--- TASK BRIEF ---
Write out, from the entries below, exactly the lines that run between the lines holding "synth_edf_count = 0" and "worst min register", inclusive, and stop there.

[[ RECORDS FOR THE TASK, beginning ]]

`config.mk`:
```
export PLATFORM = sky130hd
export DESIGN_NAME = mem_arbiter2
export DESIGN_NICKNAME = d
export VERILOG_FILES = /design/src/rtl/mem_arb_pkg.sv /design/src/rtl/mem_arb_rr.sv /design/src/rtl/mem_arbiter2.sv
export SDC_FILE = /design/constraint.sdc
export NUM_CORES = 1
export LEC_CHECK = 0
export CAP_MARGIN = 25
export CORE_MARGIN = 5
export CORE_UTILIZATION = 32
export DETAILED_ROUTE_END_ITERATION = 6
export PLACE_DENSITY = 0.89
export SYNTH_ARGS = -nofsm -noshare
export SYNTH_HDL_FRONTEND = slang
export SYNTH_SLANG_ARGS = --single-unit
```
`constraint.sdc`:
```
create_clock -name clk -period 2 [get_ports clk]
set_input_delay 0.2 -clock clk [delete_from_list [all_inputs] [get_ports clk]]
set_output_delay 0.2 -clock clk [all_outputs]
set_load 0.02 [all_outputs]
```
`src/rtl/mem_arb_pkg.sv`:
```
// rtl/mem_arb_pkg.sv - shared FSM states, strobe constants and byte merge for mem_arbiter2
package mem_arb_pkg;

    typedef enum logic [1:0] {
        IDLE     = 2'd0,
        ACCESS   = 2'd1,
        MERGE_WR = 2'd2,
        DONE     = 2'd3
    } state_t;

    localparam logic [3:0] WSTRB_FULL = 4'hF;
    localparam logic [3:0] WSTRB_READ = 4'h0;

    function automatic logic [31:0] byte_merge(
        input logic [3:0]  wstrb,
        input logic [31:0] new_data,
        input logic [31:0] old_data
    );
        logic [31:0] merged;
        for (int i = 0; i < 4; i++) begin
            merged[i*8 +: 8] = wstrb[i] ? new_data[i*8 +: 8] : old_data[i*8 +: 8];
        end
        return merged;
    endfunction

endpackage

```
`src/rtl/mem_arb_rr.sv`:
```
// rtl/mem_arb_rr.sv - 2-way round-robin grant; o_grant is the winning master index
module mem_arb_rr (
    input  logic       clk,
    input  logic       resetn,
    input  logic [1:0] i_req,
    input  logic       i_advance,
    output logic       o_grant
);

    logic r_last_grant;

    // Resetting last_grant to 1 makes m0 win the first tie.
    always_comb begin
        o_grant = i_req[1];
        if (i_req == 2'b11) begin
            o_grant = ~r_last_grant;
        end
    end

    always_ff @(posedge clk or negedge resetn) begin
        if (!resetn) begin
            r_last_grant <= 1'b1;
        end else if (i_advance) begin
            r_last_grant <= o_grant;
        end
    end

endmodule

```
`src/rtl/mem_arbiter2.sv`:
```
// rtl/mem_arbiter2.sv - two-master arbiter/RMW sequencer for a sync-read word memory; MEM_ARB_ROM_WP_EN drops m0 writes below ROM_WORDS
module mem_arbiter2
    import mem_arb_pkg::*;
#(
    parameter int ADDR_W    = 9,
    parameter int ROM_WORDS = 256
) (
    input  logic              clk,
    input  logic              resetn,
    input  logic              m0_valid,
    input  logic [31:0]       m0_addr,
    input  logic [31:0]       m0_wdata,
    input  logic [3:0]        m0_wstrb,
    output logic              m0_ready,
    output logic [31:0]       m0_rdata,
    input  logic              m1_valid,
    input  logic [31:0]       m1_addr,
    input  logic [31:0]       m1_wdata,
    input  logic [3:0]        m1_wstrb,
    output logic              m1_ready,
    output logic [31:0]       m1_rdata,
    output logic              mem_wen,
    output logic [ADDR_W-1:0] mem_addr,
    output logic [31:0]       mem_wdata,
    input  logic [31:0]       mem_rdata
);

`ifdef MEM_ARB_ROM_WP_EN
    localparam logic WP_EN = 1'b1;
`else
    localparam logic WP_EN = 1'b0;
`endif

    state_t            r_state;
    state_t            w_next;
    logic              r_gnt;
    logic [ADDR_W-1:0] r_addr;
    logic [31:0]       r_wdata;
    logic [3:0]        r_wstrb;
    logic              r_drop;

    logic [1:0]        w_req;
    logic              w_gnt;
    logic              w_advance;
    logic [31:0]       w_sel_addr;
    logic [31:0]       w_sel_wdata;
    logic [3:0]        w_sel_wstrb;
    logic [ADDR_W-1:0] w_word;
    logic              w_rom_hit;
    logic              w_drop;
    logic              w_done;
    logic [33-ADDR_W:0] w_unused_addr;

    assign w_req     = {m1_valid, m0_valid};
    assign w_advance = (r_state == IDLE) && (w_req != 2'b00);

    mem_arb_rr u_rr (
        .clk       (clk),
        .resetn    (resetn),
        .i_req     (w_req),
        .i_advance (w_advance),
        .o_grant   (w_gnt)
    );

    assign w_sel_addr    = w_gnt ? m1_addr  : m0_addr;
    assign w_sel_wdata   = w_gnt ? m1_wdata : m0_wdata;
    assign w_sel_wstrb   = w_gnt ? m1_wstrb : m0_wstrb;
    assign w_word        = w_sel_addr[ADDR_W+1:2];
    assign w_unused_addr = {w_sel_addr[31:ADDR_W+2], w_sel_addr[1:0]};

    // Protected writes still walk ACCESS->DONE so the CPU always sees ready.
    assign w_rom_hit = !w_gnt && (w_sel_wstrb != WSTRB_READ)
                       && ({{(32-ADDR_W){1'b0}}, w_word} < 32'(ROM_WORDS));
    assign w_drop    = WP_EN & w_rom_hit;

    always_ff @(posedge clk or negedge resetn) begin
        if (!resetn) begin
            r_gnt   <= 1'b0;
            r_addr  <= '0;
            r_wdata <= '0;
            r_wstrb <= '0;
            r_drop  <= 1'b0;
        end else if (w_advance) begin
            r_gnt   <= w_gnt;
            r_addr  <= w_word;
            r_wdata <= w_sel_wdata;
            r_wstrb <= w_sel_wstrb;
            r_drop  <= w_drop;
        end
    end

    always_ff @(posedge clk or negedge resetn) begin
        if (!resetn) begin
            r_state <= IDLE;
        end else begin
            r_state <= w_next;
        end
    end

    always_comb begin
        w_next    = r_state;
        mem_wen   = 1'b0;
        mem_wdata = r_wdata;
        case (r_state)
            IDLE: begin
                if (w_req != 2'b00) begin
                    w_next = ACCESS;
                end
            end
            ACCESS: begin
                if (r_drop || r_wstrb == WSTRB_READ) begin
                    w_next = DONE;
                end else if (r_wstrb == WSTRB_FULL) begin
                    mem_wen = 1'b1;
                    w_next  = DONE;
                end else begin
                    w_next = MERGE_WR;
                end
            end
            MERGE_WR: begin
                mem_wen   = 1'b1;
                mem_wdata = byte_merge(r_wstrb, r_wdata, mem_rdata);
                w_next    = DONE;
            end
            DONE: begin
                w_next = IDLE;
            end
            default: begin
                w_next = IDLE;
            end
        endcase
    end

    assign mem_addr = r_addr;
    assign w_done   = (r_state == DONE);
    assign m0_ready = w_done & ~r_gnt;
    assign m1_ready = w_done & r_gnt;
    assign m0_rdata = m0_ready ? mem_rdata : 32'h0;
    assign m1_rdata = m1_ready ? mem_rdata : 32'h0;

endmodule

```
# Word level (Yosys, flattened, before mapping)

Index checks and enable logic that the tools add are counted.

Reduce and logical (&&, ||, !) cells: 4
Bitwise gates (word level): 4
Equal/unequal tests: 6
Multiplexer cells: 18

Operator list:

| kind               | number |
|---|---|
| $mux 32            | 4 |
| $mux 8             | 4 |
| $mux 11            | 1 |
| $pmux 2 s4         | 1 |
| $eq 2x2->1 const B | 3 |
| $mux 1             | 5 |
| $eq 4x4->1 const B | 1 |
| $logic_not 4->1    | 1 |
| $mux 4             | 1 |
| $and 1x1->1        | 2 |
| $eq 2x1->1 const B | 1 |
| $logic_not 2->1    | 1 |
| $mux 2             | 1 |
| $ne 2x1->1 const B | 1 |
| $not 1->1          | 2 |
| $pmux 1 s2         | 1 |
| $reduce_bool 2->1  | 1 |
| $logic_and 1x1->1  | 1 |

Output and inout bits: 108
Register bits: 49
Input bits: 172
Logic and storage cells: 38

# Depth between registers and ports, before layout

Gate-level depths: netlist of the first run.

Word-level depth: 4
Gate-level depth with buffers: 8
Gate-level depth less buffers: 5

# Modules after synthesis

From an unflattened synthesis of the first run, not the netlist that was laid out.

Cells, all modules: 336
Area total of the unflattened synthesis: 3627.2 µm²

Modules (own cells, without submodules):

| module       | area an instance (µm²) | cells each | times used | sequential area each (µm²) |
|---|---|---|---|---|
| mem_arbiter2 | 3574.7                 | 333        | 1          | 1201.2 |
| mem_arb_rr   | 52.6                   | 3          | 1          | 26.3 |

# Least setup slack after synthesis of the first run

No wires, ideal clock.

Path type: reg2out
Start point: register r_state[1]
End point: output m0_rdata[22]
Arrival: 1.513 ns
Slack: 0.287 ns
Required time: 1.800 ns
Path buffers: 1
Cell stages (with the launch flop): 5
Cells stage by stage: dfrtp_1 > ha_1 > nor2b_1 > clkbuf_1 > and2_1

Word-level cells in the longest chain between the ends: 3

Ends and longest elaborated chain:

| what                   | line                | RTL |
|---|---|---|
| start, declared        | mem_arbiter2.sv:34  | `state_t r_state;` |
| start signal, assigned | mem_arbiter2.sv:96  | `r_state <= w_next;` |
| $eq 2x2->1             | mem_arbiter2.sv:135 | `assign w_done = (r_state == DONE);` |
| $and 1x1->1            | mem_arbiter2.sv:136 | `assign m0_ready = w_done & ~r_gnt;` |
| via m0_ready           | mem_arbiter2.sv:14  | `output logic m0_ready,` |
| $mux 32                | mem_arbiter2.sv:138 | `assign m0_rdata = m0_ready ? mem_rdata : 32'h0;` |
| end, declared          | mem_arbiter2.sv:15  | `output logic [31:0] m0_rdata,` |

The timed path passes the listed nets, and every way through them passes these cells.

# Worst setup path in the final report of the first run

Start point: register r_state[0]
End point: output m1_rdata[31]

Word-level cells in the longest chain between the ends: 3

Ends and longest elaborated chain:

| what          | line                | RTL |
|---|---|---|
| $eq 2x2->1    | mem_arbiter2.sv:135 |  |
| $and 1x1->1   | mem_arbiter2.sv:137 | `assign m1_ready = w_done & r_gnt;` |
| $mux 32       | mem_arbiter2.sv:139 | `assign m1_rdata = m1_ready ? mem_rdata : 32'h0;` |
| end, declared | mem_arbiter2.sv:21  | `output logic [31:0] m1_rdata,` |

Every way passes these cells.

==> impl_metrics.ini, run 1 <==
[sta]
max_freq_ghz = 0.518
timing.slew.headroom = 0.454
tightest_slew_ps = 819
clock_skew_ps = 7.62
setup_violations = 0
period_share = 0.965
hold_slack_ps = -13.0
hold_viol_final = 32
post-route-min-period_ps = 1930
slew_violations = 0
rsz0062_at_grt = yes

[grt]
overflow = 0
gr-usage-all-layers = 0.205
grt_pass1_wl_um = 19500
grt_max_degree = 36
grt_pass1_vias = 3969
antenna_found_initial = 0

[power]
ir_drop_mv = 0.657
power_leakage_nw = 2.65
p_per_area_nw_per_um2 = 1370

[worst_setup_path]
critPathRequiredTime_ps = 1800
worstPathArrival_ps = 1730
critPathSlowestCell = dfrtp_1
timing.rr.start = r_state[1]
crit_chain = buf_4 > ha_2 > buf_8 > and3_1 > clkdlybuf4s15_1
crit_family = buffers and inverters
crit_fanout = 33
path_class = flip-flop to output pin
start_kind = flip-flop
cp-end-kind = output pin
path_buf_inv = 3
cp-startpoint = r_state[0]
slowest_delay_ps = 390

[final_layout]
layout_common_cells = 133 x clkdlybuf4s50_1, 93 x a21oi_1, 48 x dfrtp_1
fill_cells = 871
layout-drive-gt1-share = 0.247
area_growth_syn_to_layout_pct = 77.1
nNetsFinal = 798
finish.utilization = 0.578
layout_commonest_cell = clkdlybuf4s50_1
antenna_cells = 0

[clock_network]
clk_pin_slew_ps = 90
htree_levels = 2
clock-sinks = 49
cts_buffers = 5
cts_root_buffer = clkbuf_8
clk_path_buf_depth = 2
cts_tree = done
clk_latency_ps = 300

[job]
drv_cap = 0

[synthesis]
synth_area_um2 = 3160
ys_seq_area_frac = 0.389
syn_inst = 388
synth-seq-cells = 49
async_flop_share = 1.00
synthesis.nets = 564
ys_types = 24
synth.avg_cell_area_um2 = 8.14
ys.flop_type = dfrtp_1
ys.warnings.count = 0
synth_edf_count = 0

[floorplan]
fp.dieW_um = 109
die_height_um = 109
core_um2 = 9680
rows = 36
initial_core_util = 0.326
dieArea_um2 = 12000
io_pins = 280

[routing]
totalWireLength_um = 12800
viasPerCell = 4.92
postRouteAntennaNets = 0
drc = 0
dr.pass1.iters = 4
wl_per_cell_um = 17.0
drt_iter0_drc = 172
dr_total_vias = 3722

[place]
gp_congestion = 0.809
io_buffers = 233
dp.final_hpwl_um = 9980

[hold_path]
hp-class = primary input to asynchronous set/reset pin

[outcome]
failed_checks = negative hold slack
status = finished with violations
-- metal layers --
| layer | up-vias | GRT usage | wire length, µm |
|---|---|---|---|
| met3 | 20 | 0.0558 | 1140 |
| met1 | 1746 | 0.226 | 4770 |
| met2 | 164 | 0.382 | 6640 |
| met5 | - | 0 | 0 |
| li1 | 1792 | - | - |
| met4 | 0 | 0.0606 | 268 |
-- repair_timing --
action                                  CTS  global route
endpoints found under the setup margin   99            79
pin swaps                                 0             0
hold buffers                              0             0
setup buffers                             1             0
gates resized for setup                 234            88
-- path summary, 6_finish.rpt --
kind | cells past startpoint | end | slack [ps]
worst max-delay path | 5 | m1_rdata[31] | 70
max in group asynchronous | 2 | r_wdata[16] | 1380
worst min-delay path | 1 | r_wdata[29] | -10
min in group clk | 3 | r_wdata[28] | 430
worst max register to register | 7 | mem_addr[4] | 290
worst min register to register | 2 | r_wdata[27] | 540
-- cells in the mapped netlist (all sizes together), types with 2 or more instances --
cell type | instances | area [µm²]
and3 | 33 | 206
buf | 24 | 120
a21oi | 93 | 465
nor2 | 46 | 173
and2 | 33 | 206
nand2 | 46 | 173
dfrtp | 48 | 1200
o21ai | 2 | 13.8
nand2b | 4 | 25.0
mux2 | 33 | 372
nor2b | 2 | 12.5
clkbuf | 9 | 33.8
inv | 2 | 7.51
ha | 4 | 50.1
-- power breakdown --
| group | switching [W] | internal, W | total [W] |
|---|---|---|---|
| combinational | 0.00287 | 0.00226 | 0.00514 |
| clock | 0.000333 | 0.000372 | 0.000705 |
| sequential | 0.000325 | 0.00151 | 0.00183 |
| total | 0.00353 | 0.00414 | 0.00767 |
-- area by class of cell --
cell class / count / area (µm²) / share of cell area
multi-input combinational: 304 / 1830 / 0.327
inverter: 2 / 7.51 / 0.00134
timing repair buffer: 260 / 2250 / 0.403
sequential: 49 / 1230 / 0.219
tap: 133 / 166 / 0.0297
clock buffer: 6 / 72.6 / 0.0130
clock inverter: 2 / 35.0 / 0.00626
-- flip-flops by register name, indices dropped and copies added (netlist names) --
name and cells:
r_wdata 32, u_rr.r_last_grant 1, mem_addr 9, r_gnt 1
r_state 2, r_wstrb 4
-- kinds of logic (layout without fill, tap and decap cells) --
family,count (synthesis),after routing,share of synthesized area
AO/OA/AOI/OAI,101,101,0.170
adder cells (fa/ha/maj),4,4,0.0158
flip-flops,49,49,0.389
AND/OR/NAND/NOR,166,166,0.257
buffers and inverters,35,270,0.0511
multiplexers,33,33,0.118
-- metrics by stage --
stage               TNS [ps]  power, W  instances  setup WS [ps]  instance area, µm²
global route           -7.62   0.00823        756          -7.62                5590
floorplan                  0   0.00480        388            287                3160
detailed placement     -1700   0.00749        748           -100                5800
global placement        -855   0.00726        747          -66.4                5770
CTS                     -241   0.00795        757          -79.6                5850
finish                     0   0.00767        756           70.3                5590
Note: power is estimated with default switching activity, not from simulation.
==> inputs of run 2 (changes only) <==
- clock period: 2 -> 1.85 ns (I/O delays scaled with it)
==> run 2 against run 1 <==
  * Routed wire length grew 3.5%
  * Sequential share of layout area decreased by 0.95 points
  * Critical endpoint is now mem_wdata[31]
  * Via count increased by 1.1%
  * Critical path type unchanged
  * Design area up 4.7%
  * Register-to-register slack got worse by 40 ps
  * Global-route usage grew 0.42 points
  * The flow finishes with violations (negative hold slack, negative setup slack)
  * Final cell count shrank 0.66%
  * Clock power is 12% lower
  * Count of clock-buffer cells in the layout increased by 2
==> impl_metrics.ini, run 2 (synthesis results as in run 1) <==
[outcome]
status = finished with violations
failed_checks = negative hold slack, negative setup slack

[sta]
period_share = 1.02
timing.slew.headroom = 0.563
hold_viol_final = 3
rsz0062_at_grt = yes
hold_slack_ps = -7.68
tightest_slew_ps = 656
setup_violations = 5
timing.final.ws_setup_ps = -31.1
slew_violations = 0
max_freq_ghz = 0.532
post-route-min-period_ps = 1880
clock_skew_ps = 7.18

[clock_network]
clock-sinks = 49
cts_root_buffer = clkbuf_8
clk_pin_slew_ps = 90
cts_buffers = 5
postCtsHoldBufs = 0
clk_latency_ps = 300
htree_levels = 2
clk_path_buf_depth = 2
cts_tree = done

[routing]
wl_per_cell_um = 17.7
postRouteAntennaNets = 0
dr_total_vias = 3764
viasPerCell = 5.01
totalWireLength_um = 13300
drt_iter0_drc = 163
dr.pass1.iters = 4
drc = 0

[job]
drv_cap = 0

[final_layout]
layout_commonest_cell = clkdlybuf4s50_1
antenna_cells = 0
layout-drive-gt1-share = 0.290
largest_reg_flops = 32
nNetsFinal = 793
stdcell_count = 751
layout_common_cells = 133 x clkdlybuf4s50_1, 93 x a21oi_1, 48 x buf_6
top_register = r_wdata
finish.utilization = 0.605
area_growth_syn_to_layout_pct = 85.3

[power]
p_per_area_nw_per_um2 = 1580
power_leakage_nw = 2.84
ir_drop_mv = 0.855

[worst_setup_path]
cp-startpoint = r_state[0]
r2r_slack_ps = 250
path_class = flip-flop to output pin
cp-endpoint = mem_wdata[31]
r2r-end = mem_addr[8]
crit_fanout = 5
start_kind = flip-flop
timing.rr.start = r_state[1]
critPathRequiredTime_ps = 1660
worstPathArrival_ps = 1700
r2r_cells = 7
cp-end-kind = output pin

[floorplan]
fp.dieW_um = 109
core_um2 = 9680
rows = 36
die_height_um = 109
initial_core_util = 0.326
io_pins = 280
dieArea_um2 = 12000

[place]
dp.final_hpwl_um = 9730
dpl.cell_count = 743
gp_congestion = 0.839
io_buffers = 233
post-place-ws_ps = -301

[grt]
gr-usage-all-layers = 0.209
busiest_layer = met2
grt_pass1_vias = 3935
antenna_found_initial = 0
overflow = 0
grt.met1_usage = 0.231
grt_max_degree = 50
grt.met3_usage = 0.0482
grt_util_met2 = 0.392
grt_pass1_wl_um = 19700

[hold_path]
hp-class = primary input to asynchronous set/reset pin
[run 2: per-stage QoR]
stage	TNS [ps]	cell area, µm²	hold slack [ps]	power [W]
after detailed placement	-10890	5780	343	0.00811
after floorplan	0	3160	-111	0.00519
after global routing	-2500	5850	37.9	0.00987
after global placement	-7420	5780	338	0.00791
after CTS	-6090	5780	10.1	0.00844
final	-76.1	5850	-7.68	0.00925
[run 2: worst min path at each step]
stage	endpoint	slack [ps]	depth (start not counted)
after global placement	mem_addr[3]	340	2
final	r_wdata[5]	-8	2
after global routing	r_wdata[1]	40	2
after CTS	r_wdata[5]	10	2
after floorplan	mem_addr[0]	-110	0
after detailed placement	r_wdata[0]	340	2
[run 2: cell type report]
type                       count  area, µm²
inverter                       2       7.51
timing repair buffer         255       2400
multi-input combinational    304       1970
tap                          133        166
clock buffer                   8       80.1
fill                         846       3830
sequential                    49       1230
[run 2: timing repair]
item,4_1_cts,5_1_grt
pin swaps,0,1
buffers inserted,3,2
resized for setup,254,263
setup endpoints to repair,99,94
[run 2: worst max-delay path: stages (launching register included)]
cell	delay [ps]
dfrtp_1	410
inv_2	70
ha_4	200
nand2b_4	100
buf_6	140
mux2_2	350
buf_6	130
[run 2: layer usage]
layer	share of wire	vias to the layer above	routed length (µm)
met3	0.076	29	1020
met5	0	-	0
met2	0.52	191	6930
li1	-	1770	-
met4	0.026	0	348
met1	0.37	1774	4980
[run 2: report_power, final]
group          leakage, nW  internal [W]  total, W  switching (W)
combinational         2.25       0.00330   0.00662        0.00332
sequential           0.547       0.00163   0.00201       0.000372
clock               0.0395      0.000270  0.000618       0.000348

[[ RECORDS FOR THE TASK, end ]]

--- EXERCISE RESPONSE ---
synth_edf_count = 0

[floorplan]
fp.dieW_um = 109
die_height_um = 109
core_um2 = 9680
rows = 36
initial_core_util = 0.326
dieArea_um2 = 12000
io_pins = 280

[routing]
totalWireLength_um = 12800
viasPerCell = 4.92
postRouteAntennaNets = 0
drc = 0
dr.pass1.iters = 4
wl_per_cell_um = 17.0
drt_iter0_drc = 172
dr_total_vias = 3722

[place]
gp_congestion = 0.809
io_buffers = 233
dp.final_hpwl_um = 9980

[hold_path]
hp-class = primary input to asynchronous set/reset pin

[outcome]
failed_checks = negative hold slack
status = finished with violations
-- metal layers --
| layer | up-vias | GRT usage | wire length, µm |
|---|---|---|---|
| met3 | 20 | 0.0558 | 1140 |
| met1 | 1746 | 0.226 | 4770 |
| met2 | 164 | 0.382 | 6640 |
| met5 | - | 0 | 0 |
| li1 | 1792 | - | - |
| met4 | 0 | 0.0606 | 268 |
-- repair_timing --
action                                  CTS  global route
endpoints found under the setup margin   99            79
pin swaps                                 0             0
hold buffers                              0             0
setup buffers                             1             0
gates resized for setup                 234            88
-- path summary, 6_finish.rpt --
kind | cells past startpoint | end | slack [ps]
worst max-delay path | 5 | m1_rdata[31] | 70
max in group asynchronous | 2 | r_wdata[16] | 1380
worst min-delay path | 1 | r_wdata[29] | -10
min in group clk | 3 | r_wdata[28] | 430
worst max register to register | 7 | mem_addr[4] | 290
worst min register to register | 2 | r_wdata[27] | 540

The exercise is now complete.